Estaba siempre solo, pastando mil veces sobre lo que ya tenía raído, y siempre lo miraba imaginando que en algún momento tendría que dar la cara algún acompañante. Un segallo no puede emanciparse sin sentido ni razón. Parecía confiado, a veces, llegaba muy cerca de él y más que espantarse se veía atraído por la curiosidad de la novedad. Aquel animal era oscuro, muy peludo y recortado, incluso para su edad. Le gustaba jugar y no era raro verle dando saltos anárquicos sin motivo alguno. Es como un niño que tiene que entretenerse en solitario y resulta gracioso para el espectador.
Cada vez que subo, busco a aquel segallo y como invariablemente nos encontramos, ambos nos miramos, primero con atención para después hacerlo rutinariamente, como se contempla el fuego o el infinito de la mar. Me siento, se confía y eventualmente, prosigo mi marcha en busca de sus semejantes, pero ya nos hemos dado los buenos días. Somos dos amigos solitarios que encuentran en los afilados vértices de las montañas su razón de ser. La caza es la gran farsa, la infalible coartada que tiene un cazador para abrazarse al instinto atávico que nuestros antepasados de la prehistoria conocieron hace tantos siglos, que nos parecen una eternidad, como si supiéramos juzgar la medida del tiempo en su auténtica dimensión. La relación histórica del hombre con la fauna es curiosísima, mezcla odios con amores, admiración con desprecio, esmero con expolios.
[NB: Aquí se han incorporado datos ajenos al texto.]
===== src/rtl/sar_seq_pkg.sv =====
package sar_seq_pkg;

  typedef enum logic [2:0] {
    PH_IDLE   = 3'd0,
    PH_SAMPLE = 3'd1,
    PH_BREAK  = 3'd2,
    PH_INVERT = 3'd3,
    PH_REDIST = 3'd4
  } phase_e;

  localparam int SW_W   = 4;
  localparam int SW_IN  = 0;
  localparam int SW_MID = 1;
  localparam int SW_VDD = 2;
  localparam int SW_GND = 3;

  typedef logic [SW_W-1:0] sw_t;

  function automatic sw_t sw_code(input int idx);
    return sw_t'(1) << idx;
  endfunction

  // decision: top node above mid-rail means the input is below the trial level
  function automatic logic decision_bit(input logic cmp_above);
    return ~cmp_above;
  endfunction

  function automatic sw_t plate_switch(input phase_e ph, input logic reached, input logic dir);
    sw_t s;
    case (ph)
      PH_SAMPLE: s = sw_code(SW_IN);
      PH_BREAK:  s = '0;
      PH_REDIST: s = reached ? (dir ? sw_code(SW_VDD) : sw_code(SW_GND)) : sw_code(SW_MID);
      default:   s = sw_code(SW_MID);
    endcase
    return s;
  endfunction

endpackage


===== src/rtl/sar_phase_seq.sv =====
module sar_phase_seq
  import sar_seq_pkg::*;
#(
  parameter int NBITS = 8,
  localparam int IW = $clog2(NBITS)
) (
  input  logic          clk,
  input  logic          rst_n,
  input  logic          en,
  input  logic          start,
  output phase_e        phase,
  output logic [IW-1:0] bit_idx,
  output logic          decide_evt,
  output logic          last_evt
);

  phase_e        phase_q;
  logic [IW-1:0] idx_q;
  logic          half_q;

  always_ff @(posedge clk or negedge rst_n) begin
    if (!rst_n) begin
      phase_q <= PH_IDLE;
      idx_q   <= '0;
      half_q  <= 1'b0;
    end else if (!en) begin
      phase_q <= PH_IDLE;
      idx_q   <= '0;
      half_q  <= 1'b0;
    end else begin
      case (phase_q)
        PH_IDLE:   if (start) phase_q <= PH_SAMPLE;
        PH_SAMPLE: phase_q <= PH_BREAK;
        PH_BREAK:  phase_q <= PH_INVERT;
        PH_INVERT: begin
          phase_q <= PH_REDIST;
          idx_q   <= IW'(NBITS - 2);
          half_q  <= 1'b0;
        end
        PH_REDIST: begin
          if (!half_q) begin
            half_q <= 1'b1;
          end else begin
            half_q <= 1'b0;
            if (idx_q == '0) phase_q <= PH_IDLE;
            else             idx_q   <= idx_q - 1'b1;
          end
        end
        default: phase_q <= PH_IDLE;
      endcase
    end
  end

  assign phase      = phase_q;
  assign bit_idx    = idx_q;
  assign decide_evt = en && ((phase_q == PH_INVERT) || (phase_q == PH_REDIST && half_q));
  assign last_evt   = en && (phase_q == PH_REDIST) && half_q && (idx_q == '0);

  AST_BUSY_NO_RESTART: assert property (@(posedge clk) disable iff (!rst_n)
    (phase_q != PH_IDLE) |=> (phase_q != PH_SAMPLE));

  AST_DISABLE_IDLES: assert property (@(posedge clk) disable iff (!rst_n)
    (!en) |=> (phase_q == PH_IDLE));

endmodule


===== src/rtl/sar_bit_reg.sv =====
module sar_bit_reg
  import sar_seq_pkg::*;
#(
  parameter int NBITS = 8,
  localparam int IW = $clog2(NBITS)
) (
  input  logic             clk,
  input  logic             rst_n,
  input  phase_e           phase,
  input  logic [IW-1:0]    bit_idx,
  input  logic             decide_evt,
  input  logic             last_evt,
  input  logic             cmp_hi,
  output logic [NBITS-1:0] trial,
  output logic [NBITS-1:0] result,
  output logic             done
);

  always_ff @(posedge clk or negedge rst_n) begin
    if (!rst_n) begin
      trial  <= '0;
      result <= '0;
      done   <= 1'b0;
    end else begin
      done <= 1'b0;
      if (phase == PH_SAMPLE) trial <= '0;
      if (decide_evt) begin
        if (phase == PH_INVERT) trial[NBITS-1] <= decision_bit(cmp_hi);
        else                    trial[bit_idx] <= decision_bit(cmp_hi);
      end
      if (last_evt) begin
        result <= {trial[NBITS-1:1], decision_bit(cmp_hi)};
        done   <= 1'b1;
      end
    end
  end

  AST_DONE_ONE_TICK: assert property (@(posedge clk) disable iff (!rst_n)
    done |=> !done);

  AST_RESULT_HELD: assert property (@(posedge clk) disable iff (!rst_n)
    (!done) |-> $stable(result));

  AST_DONE_AFTER_LAST: assert property (@(posedge clk) disable iff (!rst_n)
    $rose(done) |-> $past(last_evt));

endmodule


===== src/rtl/sar_plate_drv.sv =====
module sar_plate_drv
  import sar_seq_pkg::*;
#(
  parameter int NBITS = 8,
  localparam int NP = NBITS - 1,
  localparam int IW = $clog2(NBITS)
) (
  input  phase_e            phase,
  input  logic [IW-1:0]     bit_idx,
  input  logic [NBITS-1:1]  dir_bits,
  output logic [SW_W*NP-1:0] plate_sel,
  output logic              top_rst
);

  for (genvar k = 0; k < NP; k++) begin : g_plate
    logic reached;
    sw_t  sel;
    assign reached = (phase == PH_REDIST) && (IW'(k) >= bit_idx);
    assign sel     = plate_switch(phase, reached, dir_bits[k+1]);
    assign plate_sel[SW_W*k +: SW_W] = sel;

    always_comb begin
      AST_PLATE_ONEHOT0: assert ($onehot0(sel));
    end
  end

  assign top_rst = (phase == PH_IDLE) || (phase == PH_SAMPLE);

endmodule


===== src/rtl/sar_seq_ctrl.sv =====
module sar_seq_ctrl
  import sar_seq_pkg::*;
#(
  parameter int NBITS = 8,
  localparam int NP = NBITS - 1,
  localparam int IW = $clog2(NBITS),
  localparam int PW = SW_W * NP
) (
  input  logic             clk,
  input  logic             rst_n,
  input  logic             en,
  input  logic             start,
  input  logic             cmp_hi,
  output logic [PW-1:0]    plate_sel,
  output logic             top_rst,
  output logic [NBITS-1:0] result,
  output logic             done
);

  phase_e           phase;
  logic [IW-1:0]    bit_idx;
  logic             decide_evt;
  logic             last_evt;
  logic [NBITS-1:0] trial;

  sar_phase_seq #(.NBITS(NBITS)) u_seq (
    .clk(clk), .rst_n(rst_n), .en(en), .start(start),
    .phase(phase), .bit_idx(bit_idx), .decide_evt(decide_evt), .last_evt(last_evt)
  );

  sar_bit_reg #(.NBITS(NBITS)) u_bits (
    .clk(clk), .rst_n(rst_n), .phase(phase), .bit_idx(bit_idx),
    .decide_evt(decide_evt), .last_evt(last_evt), .cmp_hi(cmp_hi),
    .trial(trial), .result(result), .done(done)
  );

  sar_plate_drv #(.NBITS(NBITS)) u_drv (
    .phase(phase), .bit_idx(bit_idx), .dir_bits(trial[NBITS-1:1]),
    .plate_sel(plate_sel), .top_rst(top_rst)
  );

  logic [PW-1:0] all_mid;
  logic          any_in;
  always_comb begin
    all_mid = '0;
    any_in  = 1'b0;
    for (int k = 0; k < NP; k++) begin
      all_mid[SW_W*k + SW_MID] = 1'b1;
      any_in = any_in | plate_sel[SW_W*k + SW_IN];
    end
  end

  for (genvar k = 0; k < NP; k++) begin : g_bbm
    AST_BREAK_BEFORE_MAKE: assert property (@(posedge clk) disable iff (!rst_n)
      plate_sel[SW_W*k + SW_IN] |=> ((plate_sel[SW_W*k +: SW_W] & ~sw_code(SW_IN)) == '0));
  end

  AST_PARK_WHEN_OFF: assert property (@(posedge clk) disable iff (!rst_n)
    (!en) |=> (top_rst && (plate_sel == all_mid)));

  AST_TOP_OPEN_NO_INPUT: assert property (@(posedge clk) disable iff (!rst_n)
    (!top_rst) |-> (!any_in));

  AST_DONE_PARKED: assert property (@(posedge clk) disable iff (!rst_n)
    done |-> (top_rst && (plate_sel == all_mid)));

endmodule


===== config.mk =====
export PLATFORM = sky130hd
export DESIGN_NAME = sar_seq_ctrl
export DESIGN_NICKNAME = d
export VERILOG_FILES = /design/src/rtl/sar_seq_pkg.sv /design/src/rtl/sar_phase_seq.sv /design/src/rtl/sar_bit_reg.sv /design/src/rtl/sar_plate_drv.sv /design/src/rtl/sar_seq_ctrl.sv
export SDC_FILE = /design/constraint.sdc
export NUM_CORES = 1
export LEC_CHECK = 0
export ABC_CLOCK_PERIOD_IN_PS = 3200
export BUFFER_PORTS_ARGS = -buffer_cell sky130_fd_sc_hd__buf_2
export CAP_MARGIN = 15
export CORE_MARGIN = 4
export CORE_UTILIZATION = 43
export DETAILED_ROUTE_END_ITERATION = 12
export PLACE_DENSITY_LB_ADDON = 0.08
export SLEW_MARGIN = 20
export SYNTH_ARGS = -nofsm -noshare
export SYNTH_HDL_FRONTEND = slang
export SYNTH_SLANG_ARGS = --single-unit
export TNS_END_PERCENT = 5

===== constraint.sdc =====
create_clock -name clk -period 3.2 [get_ports clk]
set_input_delay 0.32 -clock clk [delete_from_list [all_inputs] [get_ports clk]]
set_output_delay 0.32 -clock clk [all_outputs]
set_load 0.02 [all_outputs]

==> results of run 1 <==
## worst max-delay path, delay by kind of cell (launching register included)
kind	cells	cell delay (ps)
compound gates	1	260
buf+inv	1	180
flops	1	540
simple gates	2	770
## report_power, final
part,total [mW],leakage [nW],switching [mW],internal (mW)
registers,0.318,0.312,0.0201,0.298
clock network,0.137,0.0150,0.0887,0.0487
logic,0.177,0.561,0.119,0.0577
total,0.632,0.888,0.228,0.404
## flip-flops by register name, summed over array words and instances (netlist names)
| signal | count |
|---|---|
| u_seq.half_q | 1 |
| u_bits.trial | 7 |
| u_bits.done | 1 |
| u_seq.bit_idx | 3 |
| u_bits.result | 8 |
| u_seq.phase | 3 |
## worst max path at each step
| stage | depth (start not counted) | endpoint |
|---|---|---|
| final | 4 | plate_sel[25] |
| after global routing | 4 | plate_sel[7] |
| after CTS | 4 | plate_sel[25] |
| after detailed placement | 4 | plate_sel[25] |
| after global placement | 4 | plate_sel[25] |
| after floorplan | 5 | plate_sel[12] |
## cell families (layout without fill, tap and decap cells)
group / count (synthesis) / in the layout
AO/OA/AOI/OAI: 18 / 18
XOR/XNOR: 1 / 1
adder cells (fa/ha/maj): 4 / 4
buffers and inverters: 23 / 55
flip-flops: 23 / 23
multiplexers: 16 / 16
AND/OR/NAND/NOR: 60 / 60
## cell type report
class / instances / area [sq um] / share of cell area [%]
multi-input cells: 99 / 724 / 44.4
well taps: 44 / 55.1 / 3.37
inverters: 8 / 30.0 / 1.84
repair buffers: 43 / 220 / 13.5
clock buffers: 4 / 26.3 / 1.61
flip-flops and latches: 23 / 576 / 35.3
## cells in the mapped netlist (4+ instances only)
| library cell | n | area, sq um |
|---|---|---|
| nor2_1 | 12 | 45.0 |
| mux2i_1 | 9 | 90.1 |
| buf_4 | 6 | 45.0 |
| dfrtp_1 | 23 | 576 |
| ha_1 | 4 | 50.1 |
| nand2_1 | 11 | 41.3 |
| inv_1 | 8 | 30.0 |
| mux2_2 | 7 | 78.8 |
| clkbuf_1 | 4 | 15.0 |
| nor2b_1 | 8 | 50.1 |
| and2_1 | 6 | 37.5 |
## stage by stage
step	hold slack [ps]	utilization (%)	setup slack (ps)	cell area, sq um	power (mW)
after floorplan	24.4	-	1250	1420	0.453
after global placement	328	51.4	1220	1600	0.499
after detailed placement	334	51.4	1180	1600	0.501
after CTS	240	52.6	809	1630	0.641
after global routing	249	52.6	635	1630	0.674
final	249	52.6	803	1630	0.632
## per-layer routing
metal	vias to the layer above	GRT usage [%]	share of wire (%)
met5	-	0	0
met4	0	6.99	2.2
met3	8	3.76	5.3
met2	35	29.6	49
met1	557	21.9	43
li1	560	-	-
## cells in the final DEF, fill, tap and decap left out, types with 2 or more instances in the layout
cell type and n:
o21bai_1 2, and3b_1 2, mux2i_1 9, ha_1 4, mux2_2 7, nor2_1 12
nor4_1 3, nand4_1 3, nor2b_1 8, and3_1 2, buf_2 42, nor3_1 2
dfrtp_1 23, or3b_2 2, nand3_1 2, clkbuf_4 3, nand2_1 11, a32oi_1 2
and2_1 6, a31oi_1 2, inv_1 8, a21oi_1 3, o21a_1 2
==> results.md, run 1 <==
- Synth Warn #: 0
- Vias post-DR: 1,160
- Top FF cell, synth: dfrtp_1
- Final TNS setup: 0 ps
- CP Class: flop to output port
- Initial drt markers: 57
- Post-synthesis cell type count: 41
- Worst reg2reg setup slack: 1220 ps
- Crit. End Element: output port
- Top-Level Pins: 43
- Total Routing Usage GR: 17.6%
- Clock sinks: 23
- R2R depth: 5
- Worst-path cell chain: nor4b_4, o21ba_2, nor2b_1, buf_2
- Worst-skew pair later-pin latency: 320 ps
- H-tree depth: 1
- WHS Endpoint: u_seq.phase[0]
- Final Setup Violations: 0
- Nets: 187
- Tmin final: 2400 ps
- RSZ-0062 raised after global routing: false
- Mapped Avg Cell Area: 9.79 sq um
- Hpwl dp: 2.45 mm
- Reg2reg end: u_seq.bit_idx[2]
- Mux share of post-synthesis cell area: 11.9%
- Pin count of the biggest net entering global routing: 24
- Via-per-instance ratio: 5.25
- Placed Instances: 216
- PostCTS Resize Cnt: 0
- Initial antenna violation count: 0
- Antenna-violating nets left: 0
- Fill cell count: 311
- Sequential area share after synthesis: 40.5%
- DRC viols: 0
- FMAX: 417 MHz
- Die Span X: 65.5 um
- Hold-fix buffers at CTS: 1
- CTS Buffer Depth: 2
- Post-CTS Repair Setup Buffers: 0
- Clk_skew: 9.02 ps
- First-pass GRT wire length: 5.80 mm
- IO buf count: 42
- Vias in the first global route: 1,177
- Share of layout cells above drive strength 1: 32.2%
- Hold Path Stages: 3
- Worst reg2reg startpoint: u_seq.bit_idx[0]
- P_leak: 0.888 nW
- Hold Fails Final Rpt: 0
- Core Area: 0.00310 sq mm
- Main combinational cell family by area after synthesis: simple AND/OR/NAND/NOR gates
- Average wire per standard cell: 15.0 um
- Post-synthesis xor/xnor area fraction: 0.617%
- CP startpoint: u_seq.phase[0]
- Total CTS buffers: 3
- EDFF count, synth: 0
- Starting density of the core: 45.8%
- Synthesized area: 0.00142 sq mm
- Slowest CP cell: nor4b_4
- Startpoint Class: flop
- PwrDens: 387 mW/mm^2
- Hold Startpoint: start
- Largest fanout on the critical path: 12
- Die area: 0.00429 sq mm
- Post-Synth Adder-Cell Area: 3.52%
- VDD IR max: 0.171 mV
- CTS tree: done
- Non-Filler Instances: 221
- Crit path required time: 2880 ps
- Max_slew headroom: 57.3%
- Yosys reg bits: 23
- Hold Crit Class: input pin to flop
- GRT Residual Overflow: 0
- Slew Limit Fails: 0
- Final worst path period share: 74.9%
- Crit path DAT: 2080 ps
- Drt pass-1 iters: 4
- Post-Synth Simple-Gate Area: 25.7%
- Final Wtd Congestion: 0.877
- Cells after synthesis: 145
- WL final: 3.30 mm
- Synth Area in Compound Gates: 9.25%
- CTS root buf: clkbuf_4
- Reg clk slew, reported paths: 130 ps
- Worst Tran Pin Value: 638 ps
- Syn_nets: 154
- P&R area growth vs syn: 14.9%
- Row cnt: 20
- Post-synthesis async set-or-reset flop share: 100%
- CP peak stage delay: 650 ps
- Die height: 65.5 um
- # diodes: 0
- Status: complete, no violations
- MaxCap Viol Count: 0
Note: power is estimated with default switching activity, not from simulation.
==> inputs of run 2 (changes only) <==
- ABC_CLOCK_PERIOD_IN_PS: 3200 -> 2260
- clock period: 3.2 -> 2.26 ns (I/O delays scaled with it)
==> run 2 against run 1 <==
Final cell count is 1.4% higher. Wire length is 3.2% higher. Highest routed layer unchanged. Sequential cell count stayed put. Global-route usage is 0.062 points lower. Critical path type unchanged. Largest cell class unchanged. Non-clock buffer count is 3 higher.
==> results.md, run 2 (synthesized netlist as in run 1, its figures left out) <==
- Total CTS buffers: 3 (unchanged)
- Top-Level Pins: 43 (unchanged)
- Reg clk slew, reported paths: 130 ps (about the same)
- Placed cell areas: 0.00161 sq mm (+0.94%)
- Final Setup Violations: 0 (unchanged)
- CP Class: flop to output port
- Die area: 0.00429 sq mm (unchanged)
- Vias in the first global route: 1,139 (-3.2%)
- DRC viols: 0 (unchanged)
- Worst reg2reg startpoint: u_seq.phase[0]
- Startpoint Class: flop
- Final worst path period share: 95.4%
- Initial antenna violation count: 0 (unchanged)
- Crit. End Element: output port
- First-pass GRT wire length: 5.75 mm (-0.95%)
- CTS root buf: clkbuf_4
- Total Routing Usage GR: 17.5% (-0.062 points)
- Max_slew headroom: 55.8% (-1.5 points)
- Clk_skew: 1.36 ps (-7.66 ps)
- VDD IR max: 0.308 mV (+80%)
- Average wire per standard cell: 15.2 um (+1.9%)
- Nets: 190 (+1.6%)
- Largest registers: u_bits.result (8), u_bits.trial (7)
- CTS Buffer Depth: 2 (unchanged)
- Crit path max-delay family: simple AND/OR/NAND/NOR gates
- Share of layout cells above drive strength 1: 37.2% (+5.0 points)
- Slowest CP cell: dfrtp_2
- Row cnt: 20 (unchanged)
- IO buf count: 42 (unchanged)
- CTS tree: done
- Core Area: 0.00310 sq mm (unchanged)
- Total Power: 0.909 mW (+44%)
- P&R area growth vs syn: 17.2%
- Buffers plus inverters on the worst setup path: 1 (unchanged)
- Highest metal used: met4
- Hpwl dp: 2.49 mm (+1.6%)
- Worst-path cell chain: or3b_1, o21ba_2, nor2b_1, buf_2
- Crit path DAT: 1930 ps (-150 ps)
- Largest fanout on the critical path: 12 (unchanged)
- Met1 WL: 1.49 mm (+4.3%)
- Hold Crit Class: input pin to flop
- Pin count of the biggest net entering global routing: 24 (unchanged)
- Largest register by flop count: u_bits.result
- Clock sinks: 23 (unchanged)
- Tmin final: 2160 ps
- Max reg flops: 8 (unchanged)
- Commonest cells after routing, fill and taps aside: buf_2 (42), dfrtp_1 (18), nor2_1 (12)
- GRT Residual Overflow: 0 (unchanged)
- Final instance area: 0.00166 sq mm (+2.0%)
- Metal2 WL: 1.70 mm (+4.2%)
- H-tree depth: 1 (unchanged)
- Worst-skew pair later-pin latency: 330 ps (about the same)
- Hold Path Stages: 3 (unchanged)
- Die height: 65.5 um (unchanged)
- CP peak stage delay: 520 ps (-130 ps)
- P_leak: 0.899 nW (+1.2%)
- FMAX: 464 MHz
- Met3 Wirelength: 174 um (-0.57%)
- Status: complete, no violations
- Drt pass-1 iters: 4 (unchanged)
- PwrDens: 546 mW/mm^2 (+41%)
- Initial drt markers: 52 (-8.8%)
- Vias post-DR: 1,170 (+0.86%)
- Crit path required time: 2030 ps (-850 ps)
- R2R depth: 3 (-2)
- MaxCap Viol Count: 0 (unchanged)
- Hold Fails Final Rpt: 0 (unchanged)
- WHS Endpoint: u_seq.phase[0]
- # diodes: 0 (unchanged)
- Most common cell after layout, fill and taps aside: buf_2
- Via-per-instance ratio: 5.22 (-0.49%)
- Die Span X: 65.5 um (unchanged)
- Final TNS setup: 0 ps (unchanged)
- WL final: 3.41 mm (+3.2%)
- Worst reg2reg setup slack: 290 ps (-930 ps)
- Final Wtd Congestion: 0.880 (+0.40%)
- CP startpoint: u_seq.phase[0]
- Worst Tran Pin Value: 646 ps (+8.06 ps)
- Starting density of the core: 45.8% (unchanged)
- Hold Startpoint: start
- Reg2reg end: u_seq.bit_idx[0]
- Slew Limit Fails: 0 (unchanged)
- RSZ-0062 raised after global routing: false
- Antenna-violating nets left: 0 (unchanged)
## run 2: worst max-delay path by stage
stage          slack (ps)  cells past startpoint          endpoint
2_1_floorplan         400                      5     plate_sel[12]
3_3_place_gp          430                      4     plate_sel[25]
3_5_place_dp          390                      5  u_seq.bit_idx[2]
4_1_cts                30                      4     plate_sel[25]
5_1_grt                30                      4     plate_sel[25]
6_report              100                      4     plate_sel[25]
## run 2: layout make-up
cell class	instances	area [sq um]
inverter	8	30.0
fill	308	1440
clock buffer	3	22.5
multi-input combinational	99	727
tap	44	55.1
clock inverter	1	5.00
timing repair buffer	46	243
sequential	23	582
## run 2: worst register-to-register path, cell delays in order (launching register included)
cell and delay [ps]:
dfrtp_2 520, or3b_1 520, a2111oi_0 650, o21bai_1 210
## run 2: per-layer routing
layer | up-vias | GRT usage, %
li1 | 566 | -
met1 | 567 | 22.9
met2 | 32 | 28.7
met3 | 5 | 3.08
met4 | 0 | 6.99
met5 | - | 0
## run 2: where the power goes
part	internal, mW	total, mW	switching [mW]
Combinational	0.0845	0.253	0.168
Sequential	0.424	0.453	0.0293
Clock	0.0665	0.204	0.137
## run 2: timing repair
action,4_1_cts,5_1_grt
gates resized for setup,0,6
setup buffers,0,1
hold buffers,1,0
hold endpoints to repair,23,0
endpoints found under the setup margin,0,15
## run 2: stage by stage
step / hold slack, ps / std cells / setup slack, ps / util, %
2_1_floorplan: -69.6 / 145 / 402 / -
3_3_place_gp: 235 / 218 / 430 / 51.9
3_5_place_dp: 238 / 218 / 391 / 51.9
4_1_cts: 149 / 223 / 29.1 / 53.1
5_1_grt: 162 / 224 / 29.5 / 53.6
6_report: 154 / 224 / 103 / 53.6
Ese segallo me inspiraba pensamientos de esta especie y desde que salgo de la ciudad, huyendo del maremagno imposible de la muchedumbre, de la frivolidad insulsa de vidas vacías, imagino en mi retina a ese joven sarrio, mientras la mirada de un conductor convertido en pensador inútil, descansa ya en los amplios páramos de Castilla y del Bajo Aragón. Es la ruta que lleva a los Pirineos, a las montañas, al pico de Cotata donde habita un amigo con el que tengo una cita especial.